◆ **Work task**
Scan the data beneath this task and copy each line that includes "flip".

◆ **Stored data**
━━━

`src/rtl/issue_scoreboard.sv`:
```
module issue_scoreboard #(
    parameter int NREG         = 32,
    parameter int WB           = 2,
    parameter bit R0_HARDWIRED = 1'b1,
    localparam int RW          = $clog2(NREG)
) (
    input  logic               clk,
    input  logic               rst_n,
    input  logic [NREG-1:0]    set_vec,
    input  logic [WB-1:0]      wb_vld,
    input  logic [WB*RW-1:0]   wb_reg,
    output logic [NREG-1:0]    pending
);
    typedef struct packed {
        logic [NREG-1:0] pend;
    } sb_state_t;

    sb_state_t sb_d, sb_q;
    logic [NREG-1:0] clr_vec;

    always_comb begin
        clr_vec = '0;
        for (int k = 0; k < WB; k++) begin
            if (wb_vld[k]) clr_vec[wb_reg[k*RW +: RW]] = 1'b1;
        end
        // set has priority over clear
        sb_d.pend = (sb_q.pend & ~clr_vec) | set_vec;
    end

    always_ff @(posedge clk) begin
        if (!rst_n) sb_q <= '0;
        else        sb_q <= sb_d;
    end

    assign pending = sb_q.pend;

    // every bit set by an issue is pending on the next cycle
    a_r7_set_lands: assert property (@(posedge clk) disable iff (!rst_n)
        1'b1 |=> ((pending & $past(set_vec)) == $past(set_vec)));

    // a cleared bit with no competing set is gone on the next cycle
    a_r7_clear_lands: assert property (@(posedge clk) disable iff (!rst_n)
        1'b1 |=> ((pending & $past(clr_vec & ~set_vec)) == '0));

    generate
        if (R0_HARDWIRED) begin : g_zero_chk
            // register zero never becomes pending
            a_r9_zero_idle: assert property (@(posedge clk) disable iff (!rst_n)
                !pending[0]);
        end
    endgenerate
endmodule

```
`config.mk`:
```
export PLATFORM = sky130hd
export DESIGN_NAME = issue_scoreboard
export DESIGN_NICKNAME = d
export VERILOG_FILES = /design/src/rtl/issue_scoreboard.sv
export SDC_FILE = /design/constraint.sdc
export NUM_CORES = 1
export LEC_CHECK = 0
export BUFFER_PORTS_ARGS = -buffer_cell sky130_fd_sc_hd__buf_4
export CAP_MARGIN = 10
export CORE_ASPECT_RATIO = 1.5
export CORE_MARGIN = 2
export CORE_UTILIZATION = 50
export CTS_BUF_LIST = sky130_fd_sc_hd__clkbuf_4
export DETAILED_ROUTE_END_ITERATION = 12
export PLACE_DENSITY = 0.94
export REMOVE_ABC_BUFFERS = 1
export SYNTH_ARGS = -nofsm -noshare
export SYNTH_HDL_FRONTEND = slang
export SYNTH_SLANG_ARGS = --single-unit
export TNS_END_PERCENT = 20
```
`constraint.sdc`:
```
create_clock -name clk -period 1.35 [get_ports clk]
set_clock_uncertainty 0.05 [all_clocks]
set_input_delay 0.0675 -clock clk [delete_from_list [all_inputs] [get_ports clk]]
set_output_delay 0.0675 -clock clk [all_outputs]
set_load 0.1 [all_outputs]
```
$ cat src/rtl/adc_ctrl_pkg.sv
package adc_ctrl_pkg;
   localparam logic [2:0] ADR_CTRL = 3'd0;
   localparam logic [2:0] ADR_AUX  = 3'd1;
   localparam logic [2:0] ADR_HI   = 3'd2;
   localparam logic [2:0] ADR_LO   = 3'd3;
   localparam logic [2:0] ADR_STAT = 3'd4;

   typedef struct packed {
      logic       fmt_right;
      logic       vref;
      logic [3:0] chan;
      logic       busy;
      logic       en;
   } ctrl_t;
endpackage

$ cat src/rtl/adc_evt_timer.sv
module adc_evt_timer #(
   parameter int TMR_W = 16,
   parameter int MODE_W = 4,
   parameter logic [MODE_W-1:0] TRIG_MODE = 4'b1011
) (
   input  logic              clk,
   input  logic              rst_n,
   input  logic              evt_trig,
   input  logic [MODE_W-1:0] evt_mode,
   output logic              trig_hit,
   output logic [TMR_W-1:0]  tmr_count
);
   generate
      if (TMR_W < 2) begin : g_bad_tmr
         $error("adc_evt_timer: TMR_W must be at least 2");
      end
   endgenerate

   assign trig_hit = evt_trig && (evt_mode == TRIG_MODE);

   always_ff @(posedge clk or negedge rst_n) begin
      if (!rst_n)        tmr_count <= '0;
      else if (trig_hit) tmr_count <= '0;
      else               tmr_count <= tmr_count + 1'b1;
   end

   // any other mode lets the timer keep counting
   a_r7_other_mode_counts: assert property (@(posedge clk) disable iff (!rst_n)
      (evt_trig && evt_mode != TRIG_MODE) |=> tmr_count == $past(tmr_count) + 1'b1);
endmodule

$ cat src/rtl/adc_ctl_regs.sv
module adc_ctl_regs
   import adc_ctrl_pkg::*;
#(
   parameter int ADDR_W = 3,
   parameter int CSEL_W = 3
) (
   input  logic              clk,
   input  logic              rst_n,
   input  logic              bus_we,
   input  logic [ADDR_W-1:0] bus_addr,
   input  logic [7:0]        bus_wdata,
   input  logic              trig_hit,
   input  logic              conv_done,
   output ctrl_t             ctrl_q,
   output logic [CSEL_W-1:0] clk_sel,
   output logic              irq_q,
   output logic              conv_start,
   output logic              done_acc
);
   localparam int CSEL_LSB = 4;

   generate
      if (ADDR_W < 3) begin : g_bad_addr
         $error("adc_ctl_regs: ADDR_W must be at least 3");
      end
      if (CSEL_LSB + CSEL_W > 7) begin : g_bad_csel
         $error("adc_ctl_regs: clock select does not fit bits 6:4");
      end
   endgenerate

   logic  wr_ctrl, wr_aux, wr_stat, start_now;
   ctrl_t ctrl_n;

   assign wr_ctrl  = bus_we && (bus_addr == ADDR_W'(ADR_CTRL));
   assign wr_aux   = bus_we && (bus_addr == ADDR_W'(ADR_AUX));
   assign wr_stat  = bus_we && (bus_addr == ADDR_W'(ADR_STAT));
   assign done_acc = conv_done && ctrl_q.busy;

   always_comb begin
      ctrl_n    = ctrl_q;
      start_now = 1'b0;
      if (wr_ctrl) begin
         ctrl_n      = ctrl_t'(bus_wdata);
         ctrl_n.busy = bus_wdata[1] && bus_wdata[0];
         start_now   = bus_wdata[1] && bus_wdata[0] && !ctrl_q.busy;
      end else if (trig_hit && ctrl_q.en && !ctrl_q.busy) begin
         ctrl_n.busy = 1'b1;
         start_now   = 1'b1;
      end
      if (done_acc) ctrl_n.busy = 1'b0;
   end

   always_ff @(posedge clk or negedge rst_n) begin
      if (!rst_n) begin
         ctrl_q     <= '0;
         clk_sel    <= '0;
         irq_q      <= 1'b0;
         conv_start <= 1'b0;
      end else begin
         ctrl_q     <= ctrl_n;
         conv_start <= start_now;
         if (wr_aux) clk_sel <= bus_wdata[CSEL_LSB +: CSEL_W];
         if (done_acc)                     irq_q <= 1'b1;
         else if (wr_stat && !bus_wdata[0]) irq_q <= 1'b0;
      end
   end

   // a start strobe only while enabled and busy, one cycle wide
   a_r4_start_when_busy: assert property (@(posedge clk) disable iff (!rst_n)
      conv_start |-> (ctrl_q.busy && ctrl_q.en));
   a_r4_start_single: assert property (@(posedge clk) disable iff (!rst_n)
      conv_start |=> !conv_start);
   // busy holds until done or a control write
   a_r5_busy_holds: assert property (@(posedge clk) disable iff (!rst_n)
      (ctrl_q.busy && !conv_done && !wr_ctrl) |=> ctrl_q.busy);
   // a disabled event never sets busy
   a_r8_disabled_no_busy: assert property (@(posedge clk) disable iff (!rst_n)
      (trig_hit && !ctrl_q.en && !ctrl_q.busy && !wr_ctrl) |=> !ctrl_q.busy);
   // completion clears busy and raises the flag
   a_r9_done_flags: assert property (@(posedge clk) disable iff (!rst_n)
      (conv_done && ctrl_q.busy) |=> (irq_q && !ctrl_q.busy));
endmodule

$ cat src/rtl/adc_result_pack.sv
module adc_result_pack #(
   parameter int CODE_W = 10
) (
   input  logic              clk,
   input  logic              rst_n,
   input  logic              capture,
   input  logic              fmt_right,
   input  logic [CODE_W-1:0] code,
   output logic [7:0]        res_hi,
   output logic [7:0]        res_lo
);
   localparam int PAIR_W = 16;
   localparam int PAD_W  = PAIR_W - CODE_W;

   generate
      if (CODE_W < 9 || CODE_W > PAIR_W) begin : g_bad_code
         $error("adc_result_pack: CODE_W must be 9..16");
      end
   endgenerate

   logic [PAIR_W-1:0] left_j, right_j, packed_v;

   assign right_j  = PAIR_W'(code);
   assign left_j   = right_j << PAD_W;
   assign packed_v = fmt_right ? right_j : left_j;

   // result bytes have no reset: they survive device reset
   always_ff @(posedge clk) begin
      if (capture) {res_hi, res_lo} <= packed_v;
   end

   // unused positions of a left-justified result stay zero
   a_r10_left_pad: assert property (@(posedge clk) disable iff (!rst_n)
      (capture && !fmt_right) |=> res_lo[PAD_W-1:0] == '0);
   // unused positions of a right-justified result stay zero
   a_r10_right_pad: assert property (@(posedge clk) disable iff (!rst_n)
      (capture && fmt_right) |=> res_hi[7:CODE_W-8] == '0);
endmodule

$ cat src/rtl/adc_trig_ctrl.sv
module adc_trig_ctrl
   import adc_ctrl_pkg::*;
#(
   parameter int CODE_W = 10,
   parameter int TMR_W = 16,
   parameter int ADDR_W = 3,
   parameter int MODE_W = 4,
   parameter int CHAN_W = 4,
   parameter int CSEL_W = 3,
   parameter logic [MODE_W-1:0] TRIG_MODE = 4'b1011
) (
   input  logic              clk,
   input  logic              rst_n,
   input  logic              bus_we,
   input  logic [ADDR_W-1:0] bus_addr,
   input  logic [7:0]        bus_wdata,
   output logic [7:0]        bus_rdata,
   input  logic              evt_trig,
   input  logic [MODE_W-1:0] evt_mode,
   output logic [TMR_W-1:0]  tmr_count,
   output logic              conv_start,
   input  logic              conv_done,
   input  logic [CODE_W-1:0] conv_code,
   output logic [CHAN_W-1:0] adc_chan,
   output logic              adc_vref,
   output logic [CSEL_W-1:0] clk_sel,
   output logic              irq_flag
);
   generate
      if (CHAN_W != 4) begin : g_bad_chan
         $error("adc_trig_ctrl: CHAN_W must be 4 to fit the control byte");
      end
   endgenerate

   ctrl_t      ctrl_q;
   logic       trig_hit, done_acc;
   logic [7:0] res_hi, res_lo;

   adc_evt_timer #(.TMR_W(TMR_W), .MODE_W(MODE_W), .TRIG_MODE(TRIG_MODE)) u_tmr (
      .clk(clk), .rst_n(rst_n), .evt_trig(evt_trig), .evt_mode(evt_mode),
      .trig_hit(trig_hit), .tmr_count(tmr_count));

   adc_ctl_regs #(.ADDR_W(ADDR_W), .CSEL_W(CSEL_W)) u_regs (
      .clk(clk), .rst_n(rst_n), .bus_we(bus_we), .bus_addr(bus_addr),
      .bus_wdata(bus_wdata), .trig_hit(trig_hit), .conv_done(conv_done),
      .ctrl_q(ctrl_q), .clk_sel(clk_sel), .irq_q(irq_flag),
      .conv_start(conv_start), .done_acc(done_acc));

   adc_result_pack #(.CODE_W(CODE_W)) u_pack (
      .clk(clk), .rst_n(rst_n), .capture(done_acc), .fmt_right(ctrl_q.fmt_right),
      .code(conv_code), .res_hi(res_hi), .res_lo(res_lo));

   assign adc_chan = ctrl_q.chan;
   assign adc_vref = ctrl_q.vref;

   always_comb begin
      bus_rdata = '0;
      if (bus_addr == ADDR_W'(ADR_CTRL))      bus_rdata = ctrl_q;
      else if (bus_addr == ADDR_W'(ADR_AUX))  bus_rdata[4 +: CSEL_W] = clk_sel;
      else if (bus_addr == ADDR_W'(ADR_HI))   bus_rdata = res_hi;
      else if (bus_addr == ADDR_W'(ADR_LO))   bus_rdata = res_lo;
      else if (bus_addr == ADDR_W'(ADR_STAT)) bus_rdata[0] = irq_flag;
   end

   // a qualifying event zeroes the timer whatever the enable
   a_r7_event_clears_tmr: assert property (@(posedge clk) disable iff (!rst_n)
      (evt_trig && evt_mode == TRIG_MODE) |=> tmr_count == '0);
   // an enabled idle event leads to a start strobe
   a_r6_event_starts: assert property (@(posedge clk) disable iff (!rst_n)
      (evt_trig && evt_mode == TRIG_MODE && ctrl_q.en && !ctrl_q.busy && !bus_we)
      |=> conv_start);
endmodule

$ cat config.mk
export PLATFORM = sky130hd
export DESIGN_NAME = adc_trig_ctrl
export DESIGN_NICKNAME = d
export VERILOG_FILES = /design/src/rtl/adc_ctrl_pkg.sv /design/src/rtl/adc_evt_timer.sv /design/src/rtl/adc_ctl_regs.sv /design/src/rtl/adc_result_pack.sv /design/src/rtl/adc_trig_ctrl.sv
export SDC_FILE = /design/constraint.sdc
export NUM_CORES = 1
export LEC_CHECK = 0
export BUFFER_PORTS_ARGS = -buffer_cell sky130_fd_sc_hd__buf_2
export CAP_MARGIN = 20
export CORE_ASPECT_RATIO = 1.5
export CORE_MARGIN = 4
export CORE_UTILIZATION = 45
export CTS_CLUSTER_SIZE = 14
export DETAILED_ROUTE_END_ITERATION = 8
export HOLD_SLACK_MARGIN = 0.03
export PLACE_DENSITY = 0.7
export SETUP_SLACK_MARGIN = 0.05
export SYNTH_ARGS = -nofsm -noshare
export SYNTH_HDL_FRONTEND = slang
export SYNTH_SLANG_ARGS = --single-unit
export TNS_END_PERCENT = 5
$ cat constraint.sdc
create_clock -name clk -period 1.8 [get_ports clk]
set_input_delay 0.18 -clock clk [delete_from_list [all_inputs] [get_ports clk]]
set_output_delay 0.18 -clock clk [all_outputs]
set_load 0.05 [all_outputs]
==> results.toml <==
[outcome]
outcome = "finished clean"

[clocking]
htreeDepth = 2
cts-root-buf = "clkbuf_8"
clk_path_buf_depth = 2
insertion_delay_ps = 290
cts.sinks = 45
cts.clk_slew.worst_paths_ps = 80
cts_setup_buffers = 0
numCtsBuffers = 5
cts_tree = "built"

[global_routing]
grt_pass1_wl_mm = 7.56
grt_pass1_vias = 1616
overflow = 0
grt_max_degree = 30
track_usage_pct = 15.5
grt_antenna_before_repair = 0

[power_and_ir_drop]
p_leak_uw = 0.00117
powerDensity_mw_per_mm2 = 1280
vdd.ir_drop.worst_mv = 0.635
total_power_uw = 3520

[synthesis]
avgSynthCellArea_sq_um = 11.9
synth_fp_nets = 223
seq_area_frac_synth_pct = 53.0
synth_top_area_share_pct = 31.9
synth_top_area_cell = "dfrtp_1"
ys_ff_latch = 45
synth_area_sq_mm = 0.00228
synth-warning-count = 0
postSynthCellCount = 192
ys_types = 38
ys_top_cells_by_area = "dfrtp_1 32%, edfxtp_1 21%, mux2_2 6.9%, mux2i_1 4.0%, mux4_2 3.0%"

[place]
dp.cells = 312
place_hpwl_mm = 3.35
globalplace.congestion = 0.715
placed_area_sq_mm = 0.00263
portBuffers = 63

[cells_and_area]
drive_gt1_share_pct = 39.2
syn2layout_area_growth_pct = 20.8
diodes = 0
finalInstanceArea_sq_mm = 0.00275
stdcell_count = 321
nNetsFinal = 285

[job]
drv_cap = 0

[critical_path]
rr_worst_depth = 3
cp_slowest_cell = "mux4_2"
path_cells = "mux4_2 > nor2b_1 > buf_2"
max_stage_delay_ps = 450
cp_max_fo = 3
cp.depth = 3
crit_required_ps = 1620
rrSetupSlack_ps = 140
crit_buf_inv = 1
cpLargestDelayFamily = "multiplexers"
start_kind = "flip-flop"
worst_ep_arrival_time_ps = 1500
critPathKind = "flip-flop to primary output"
cp-end-kind = "primary output"

[floorplanning]
start_util_pct = 46.9
dieWidth_um = 66.1
die_area_sq_mm = 0.00628
die_h_um = 95.1
num_rows = 31
design.core.area_sq_mm = 0.00485
pin_count = 64

[sta]
slew_headroom_pct = 55.6
finalSetupViolations = 0
finalHoldViolations = 0
period_needed_ps = 1680
maxClockFrequency_mhz = 594
worst_pin_slew_ps = 666
setup_tns_ps = 0
skew_ps = 4.63
rsz0062_at_grt = "no"
period_share_pct = 93.5
slew_viol_final = 0

[worst_hold_path]
hold_depth = 2
worstHoldPathType = "input port to flip-flop"

[detailed_routing]
wl_mm = 4.60
drt_iter0_markers = 81
num_vias = 1652
drc = 0
wire_per_inst_um = 14.3
viasPerCell = 5.15
first_pass_iters = 4
ant_nets = 0
[state kept, by name, indices dropped and copies added (netlist names)]
register,count
u_pack.res_hi,8
u_pack.res_lo,8
u_regs.clk_sel,3
u_regs.conv_start,1
u_regs.ctrl_q,8
u_regs.irq_q,1
u_tmr.tmr_count,16
[worst reg2reg max path: stages, from the launching register on]
cell	delay, ps
dfrtp_1	470
nand4_2	360
or4_1	600
a21oi_1	170
[path summary, 6_finish.rpt]
check	start	to
worst max-delay path	u_regs.ctrl_q[6]	bus_rdata[6]
worst min-delay path	bus_wdata[7]	u_regs.ctrl_q[7]
worst max register to register	u_tmr.tmr_count[2]	u_tmr.tmr_count[9]
worst min register to register	u_regs.irq_q	u_regs.irq_q
max in group asynchronous	rst_n	u_regs.ctrl_q[7]
min in group asynchronous	rst_n	u_tmr.tmr_count[10]
[per-layer routing]
| layer | share of wire [%] | vias to the layer above | track usage [%] |
|---|---|---|---|
| li1 | - | 829 | - |
| met1 | 44 | 768 | 20.0 |
| met2 | 49 | 48 | 25.3 |
| met3 | 5.9 | 7 | 4.01 |
| met4 | 1.3 | 0 | 5.42 |
| met5 | 0 | - | 0 |
[cell families after synthesis]
logic type / synth area share [%]
fa+ha+maj: 0.550
xor+xnor: 1.15
flops: 53.0
mux: 13.9
simple gates: 17.4
compound gates: 9.24
buf+inv: 4.78
[power breakdown]
group | switching, uW | internal, uW
clock | 333 | 409
combinational | 894 | 373
sequential | 220 | 1290
[cell type report]
class                           instances  area [sq um]
Multi-Input combinational cell        127           961
Clock inverter                          3          41.3
Tap cell                               66          82.6
Inverter                                5          18.8
Fill cell                             437          2100
Sequential cell                        45          1210
Clock buffer                            5          68.8
Timing Repair Buffer                   70           370
[synth_stat cells]
cell       n
dfrtp_1   29
edfxtp_1  16
mux2_2    14
nor2_1    12
nand3_1   11
nor2b_1   10
mux2i_1    9
o21ai_0    9
a21oi_1    7
and2_1     7
buf_4      6
clkbuf_1   5
inv_1      5
nand2_1    5
o21bai_1   5
o21a_1     4
o31ai_1    4
or4_1      4
buf_2      3
mux4_2     3
nor4_1     3
nand4_1    2
nand4b_1   2
nor4_2     2
xor2_1     2
a21o_1     1
a22o_1     1
a22oi_1    1
and4bb_2   1
buf_6      1
ha_1       1
nand4_2    1
nor3_1     1
nor4b_4    1
o31a_1     1
or3_1      1
or3_2      1
xnor2_1    1
[what timing repair did]
action,4_1_cts,5_1_grt
endpoints found under the hold margin,29,0
hold buffers,1,0
resized for setup,0,1
setup endpoints to repair,0,1
[cell usage in the layout, fill, tap and decap left out, drive strengths merged, types with 3 or more instances in the layout]
master,instances
buf,69
dfrtp,29
edfxtp,16
mux2,14
nor2,12
nand3,11
nor2b,10
mux2i,9
o21ai,9
a21oi,7
and2,7
inv,5
o21bai,5
nand2,5
clkbuf,5
nor4,5
o31ai,4
or4,4
o21a,4
mux4,3
nand4,3
[metrics by stage]
stage               utilization (%)  setup slack (ps)  hold WS (ps)
finish                         56.7               118           115
CTS                            56.7               106           105
floorplan                         -             -32.7          -116
global route                   56.7              72.1           103
detailed placement             54.2               164           257
global placement               54.2               251           246
(Power assumes the default switching activity.)
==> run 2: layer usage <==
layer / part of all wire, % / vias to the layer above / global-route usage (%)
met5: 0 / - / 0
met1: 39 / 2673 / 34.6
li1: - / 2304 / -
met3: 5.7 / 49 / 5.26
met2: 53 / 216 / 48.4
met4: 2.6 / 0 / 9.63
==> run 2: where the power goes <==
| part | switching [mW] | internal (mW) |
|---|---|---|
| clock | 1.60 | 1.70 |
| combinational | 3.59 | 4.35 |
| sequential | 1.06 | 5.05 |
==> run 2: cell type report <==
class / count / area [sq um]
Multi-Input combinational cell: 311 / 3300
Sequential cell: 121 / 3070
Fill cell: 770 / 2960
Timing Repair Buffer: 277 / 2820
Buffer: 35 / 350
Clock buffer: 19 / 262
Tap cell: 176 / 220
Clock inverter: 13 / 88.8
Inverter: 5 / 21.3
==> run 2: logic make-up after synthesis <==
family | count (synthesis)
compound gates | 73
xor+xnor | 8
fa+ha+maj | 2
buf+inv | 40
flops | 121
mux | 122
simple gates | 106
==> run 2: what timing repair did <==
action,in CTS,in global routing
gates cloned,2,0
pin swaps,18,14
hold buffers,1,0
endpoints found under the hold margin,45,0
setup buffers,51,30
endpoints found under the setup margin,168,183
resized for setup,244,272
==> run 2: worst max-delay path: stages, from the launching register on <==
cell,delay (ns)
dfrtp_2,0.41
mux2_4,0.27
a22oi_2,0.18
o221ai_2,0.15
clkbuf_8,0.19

━━━

◆ **Result of the exercise**
start_kind = "flip-flop"
critPathKind = "flip-flop to primary output"
worstHoldPathType = "input port to flip-flop"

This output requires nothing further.